Three-quarters of women say it is important to get the lowest price on everything they buy, a 12% point increase from 2008, and a 22% point rise from 2004, according to [pdf] a report released in March 2012 by WSL/Strategic Retail. Almost 7 in 10 regularly use coupons to reduce costs, up 11.5% points from 61% in 2010, while 45% claim they only buy items that are only on sale, representing an 18.4% increase from 38% in 2010. Other ways in which women ensure they obtain the lowest price are by making a point to search online for store discounts before they shop (43%) and using their mobile phones in-store to see if they can find a lower price, before buying (14%).
In-store mobile product browsing certainly appears to be a growing trend: according to a JiWire report released in February 2012, 34% of mobile consumers in Q4 2011 said they had comparison shopped in-store with their mobile device, while February data from Pew suggests 1 in 4 US adult cell phone owners used their devices to look up the price of a product online while they were in a store during this past holiday season.
Meanwhile, according to the WSL/Strategic Retail report, consumers overall are cutting costs by pausing before a purchase to ask themselves if it is a smart use of their money (66%), sticking to brands and stores they can afford (58%), staying out of stores where they might be tempted to overspend (45%) and buying less when they go shopping (43%).
Women’s focus on price means that they are thinking hard about the value they attach to name brands. In fact, two-thirds of the respondents agreed that trusted brands are not worth paying more for. Even among affluent respondents (those making over $150k), only 44% said they were willing to pay more for brand names.
Furthermore, roughly one-quarter of women said they used to buy brands they could not afford and have now curtailed that activity, representing a 37% increase from 19% who responded that way in 2010. Affluents do not agree, though: only 15% say they have curtailed their spending on brands they could not earlier afford, compared to 33% of shoppers with incomes under $50k. Among age groups, those under 35 are more likely to have stopped buying brands they cannot afford than those over 35 (31% vs. 25%).
According to October 2011 analysis from comScore, 38% of consumers in 2011 said they switched brands when a peer brand was on sale, up from 33% in 2008.
Data from “How America Shops MegaTrends 2012″ indicates that 24% of 18-34-year-olds say they do not have enough money to cover their basic needs, compared to 17% of the 35-54 set and 13% of those over 55. Overall, 52% of American adults say they can only afford the basics, or less, without extras.

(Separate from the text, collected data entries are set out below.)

==> /design/flow/design.v <==
module cu(
  clk,
  rst,
  RAM_full,
  finish,
  rst_storage,
  request_dataIn,
  wr_en,
  en
);
input clk;
input rst;
input RAM_full;
input finish;
output reg rst_storage;
output reg request_dataIn;
output reg wr_en;
output reg en;
reg [3:0] CurrentState;
reg [3:0] NextState;
initial begin
  NextState     <= 4'd0;
  CurrentState  <= 4'd0;
end
always@(posedge clk) begin
  if(rst) begin
    CurrentState <= 4'd0;
  end
  else begin
    CurrentState <= NextState;
  end
end
always@(posedge clk) begin
  if(rst) begin
    rst_storage     <= 1'd1; 
    request_dataIn  <= 1'd0;
  end
  else begin
    CurrentState <= NextState;
  end
end
always@(posedge clk) begin
  case(CurrentState)
    4'd0 : begin
      if(!rst) begin
        NextState <= 4'd1;
      end
    end
    4'd1 : begin
      if(RAM_full) begin
        NextState <= 4'd2;
      end
    end
    4'd2 : begin
      if(finish) begin
        NextState <= 4'd3;
      end
    end
    4'd3 : begin
    end
  endcase
end
always@(posedge clk) begin
  case(CurrentState)
    4'd0 : begin
      if(!rst) begin
        rst_storage <= 1'd0;
        en          <= 1'd0;
        wr_en       <= 1'd1;
        request_dataIn <= 1'd1;
      end
    end
    4'd1 : begin
      if(RAM_full) begin
        en <= 1'd1;
        wr_en <= 1'd0;
        request_dataIn <= 1'd0;
      end
    end
    4'd2 : begin
      if(finish)
        NextState <= 4'd3;
    end
    4'd3 : begin
      rst_storage <= 1'd1;
      NextState   <= 4'd0;
    end
  endcase
end
endmodule
==> /design/flow/run.sh <==
#!/bin/bash
# OpenROAD 26Q1-2900-gdf79404cd8, Yosys 0.63+post, stock flow scripts
make -C /OpenROAD-flow-scripts/flow DESIGN_CONFIG=/design/flow/config.mk WORK_HOME=/design/flow/orfs finish
==> /design/flow/config.mk <==
export PLATFORM = sky130hd
export DESIGN_NAME = cu
export DESIGN_NICKNAME = cu
export VERILOG_FILES = /design/flow/design.v
export SDC_FILE = /design/flow/constraint.sdc
export NUM_CORES = 4
export LEC_CHECK = 1
export CORE_AREA = 10 10 93 93
export DIE_AREA = 0 0 103 103
==> /design/flow/constraint.sdc <==
current_design cu

set clk_period 2.9
set clk_io_pct 0.2

create_clock -name clk0 -period $clk_period [get_ports {clk}]

set non_clock_inputs [all_inputs -no_clocks]
set_input_delay [expr $clk_period * $clk_io_pct] -clock clk0 $non_clock_inputs
set_output_delay [expr $clk_period * $clk_io_pct] -clock clk0 [all_outputs]
==> metrics.txt <==
# HELP chip_impl_metric Implementation results
# TYPE chip_impl_metric gauge
chip_impl_info{name="status",value="stopped before the end"} 1
chip_impl_info{name="lastStage",value="synthesis"} 1
chip_impl_info{name="error_that_ended_the_run",value="ERROR: Found 8 problems in 'check -assert'."} 1
chip_impl_metric{name="synth-xor-area-share",unit=""} 0
chip_impl_metric{name="yosysWarningCount",unit=""} 1
chip_impl_info{name="netlist_top_cells_area",value="sky130_fd_sc_hd__edfxtp_1 (58%), sky130_fd_sc_hd__dfxtp_1 (11%), sky130_fd_sc_hd__nor2b_1 (4.3%)"} 1
chip_impl_metric{name="mux_area_frac",unit=""} 0
chip_impl_metric{name="post_synth_and_or_nand_nor_area_fraction",unit=""} 0.204
chip_impl_metric{name="synth_cell_type_count",unit=""} 23
chip_impl_metric{name="synth_flop_count",unit=""} 18
chip_impl_metric{name="flip_flops_with_a_built_in_enable",unit=""} 14
chip_impl_metric{name="yosysSeqAreaShare",unit=""} 0.685
chip_impl_info{name="synthTopLogicFamily",value="simple AND/OR/NAND/NOR gates"} 1
chip_impl_info{name="ys.flop_type",value="sky130_fd_sc_hd__edfxtp_1"} 1
chip_impl_metric{name="async_flop_share",unit=""} 0
chip_impl_metric{name="synth.cellmix.compoundShare",unit=""} 0.0548
chip_impl_info{name="synth_area_leader_cell",value="sky130_fd_sc_hd__edfxtp_1"} 1
chip_impl_metric{name="yosys_cells",unit=""} 55
chip_impl_metric{name="synth.cellmix.adderShare",unit=""} 0
chip_impl_metric{name="synth-area-yosys",unit="sq um"} 731
chip_impl_metric{name="synth_largest_type_area_fraction",unit=""} 0.575
[synth_stat cells (all sizes together) (2+ instances only)]
cell type  instances
o21ai              2
a21oi              3
dfxtp              4
nor2               5
and3               2
edfxtp            14
inv                2
nand2b             2
nor3               2
nor2b              6
buf                3
conb               2
and2               4
[logic make-up after synthesis]
family                 after synthesis
buffers and inverters                5
DFF                                 18
and+or+nand+nor                     23
AOI/OAI and AO/OA                    7
other                                2
File: design/flow/config.mk
export PLATFORM = sky130hd
export DESIGN_NAME = PWMGen
export DESIGN_NICKNAME = PWMGen
export VERILOG_FILES = /design/flow/design.v
export SDC_FILE = /design/flow/constraint.sdc
export NUM_CORES = 4
export LEC_CHECK = 1
export CORE_AREA = 10 10 70 70
export DIE_AREA = 0 0 80 80
File: design/flow/design.v
module PWMGen(
  clk,
  rst,
  sample,
  pwmout
);
input        clk;  
input        rst;
input  [7:0] sample;
output       pwmout;
reg  [7:0] pwm_dutycyc_ff;  
assign pwmout = (sample > pwm_dutycyc_ff);
always @ (posedge clk) begin
  if (rst) begin
    pwm_dutycyc_ff  <= 8'd0;
  end
  else begin
    pwm_dutycyc_ff <= pwm_dutycyc_ff + 8'd1;  
  end
end
endmodule
File: design/flow/constraint.sdc
current_design PWMGen

set clk_period 2.2
set clk_io_pct 0.2

create_clock -name clk0 -period $clk_period [get_ports {clk}]

set non_clock_inputs [all_inputs -no_clocks]
set_input_delay [expr $clk_period * $clk_io_pct] -clock clk0 $non_clock_inputs
set_output_delay [expr $clk_period * $clk_io_pct] -clock clk0 [all_outputs]
File: design/flow/run.sh
#!/bin/bash
# OpenROAD 26Q1-2900-gdf79404cd8, Yosys 0.63+post, stock flow scripts
make -C /OpenROAD-flow-scripts/flow DESIGN_CONFIG=/design/flow/config.mk WORK_HOME=/design/flow/orfs finish
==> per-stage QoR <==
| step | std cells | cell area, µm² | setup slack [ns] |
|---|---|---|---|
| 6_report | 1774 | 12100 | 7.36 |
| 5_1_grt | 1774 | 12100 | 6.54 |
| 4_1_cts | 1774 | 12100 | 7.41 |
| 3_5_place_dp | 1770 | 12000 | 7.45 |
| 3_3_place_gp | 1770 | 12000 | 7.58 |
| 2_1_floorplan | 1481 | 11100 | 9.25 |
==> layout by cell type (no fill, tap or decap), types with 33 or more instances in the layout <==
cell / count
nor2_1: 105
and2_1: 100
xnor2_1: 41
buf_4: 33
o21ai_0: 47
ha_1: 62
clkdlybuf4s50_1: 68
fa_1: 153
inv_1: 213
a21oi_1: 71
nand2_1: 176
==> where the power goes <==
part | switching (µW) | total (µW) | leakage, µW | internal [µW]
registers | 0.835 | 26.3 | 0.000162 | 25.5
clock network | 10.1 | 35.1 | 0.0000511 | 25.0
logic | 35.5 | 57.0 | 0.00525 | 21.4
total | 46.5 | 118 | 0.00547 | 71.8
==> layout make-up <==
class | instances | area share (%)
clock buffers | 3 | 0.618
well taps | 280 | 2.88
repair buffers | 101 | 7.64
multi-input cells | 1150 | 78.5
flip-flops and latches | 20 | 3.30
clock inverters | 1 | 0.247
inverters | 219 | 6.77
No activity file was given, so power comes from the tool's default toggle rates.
File: ./config.mk
export PLATFORM = sky130hd
export DESIGN_NAME = wo_reg
export DESIGN_NICKNAME = wo_reg
export VERILOG_FILES = /design/flow/design.v
export SDC_FILE = /design/flow/constraint.sdc
export NUM_CORES = 4
export LEC_CHECK = 1
export CORE_AREA = 10 10 70 70
export DIE_AREA = 0 0 80 80
export SYNTH_HDL_FRONTEND = slang
File: ./constraint.sdc
current_design wo_reg

set clk_period 1.0
set clk_io_pct 0.2

create_clock -name clk0 -period $clk_period [get_ports {i_clk}]

set non_clock_inputs [all_inputs -no_clocks]
set_input_delay [expr $clk_period * $clk_io_pct] -clock clk0 $non_clock_inputs
set_output_delay [expr $clk_period * $clk_io_pct] -clock clk0 [all_outputs]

Apparently, Americans require an income of more than $150k to be able to afford the basics, the extras, and to also save. In this income group, 88% can afford it all and save, while 12% can only afford the basics. This compares to a surprising 28% of those in the $100-150k income bracket who say they can only afford the basics.
About the Data: The WSL/Strategic Retail survey was conducted December 1-12, 2011, among 1,950 consumers drawn from a nationally representative online sample.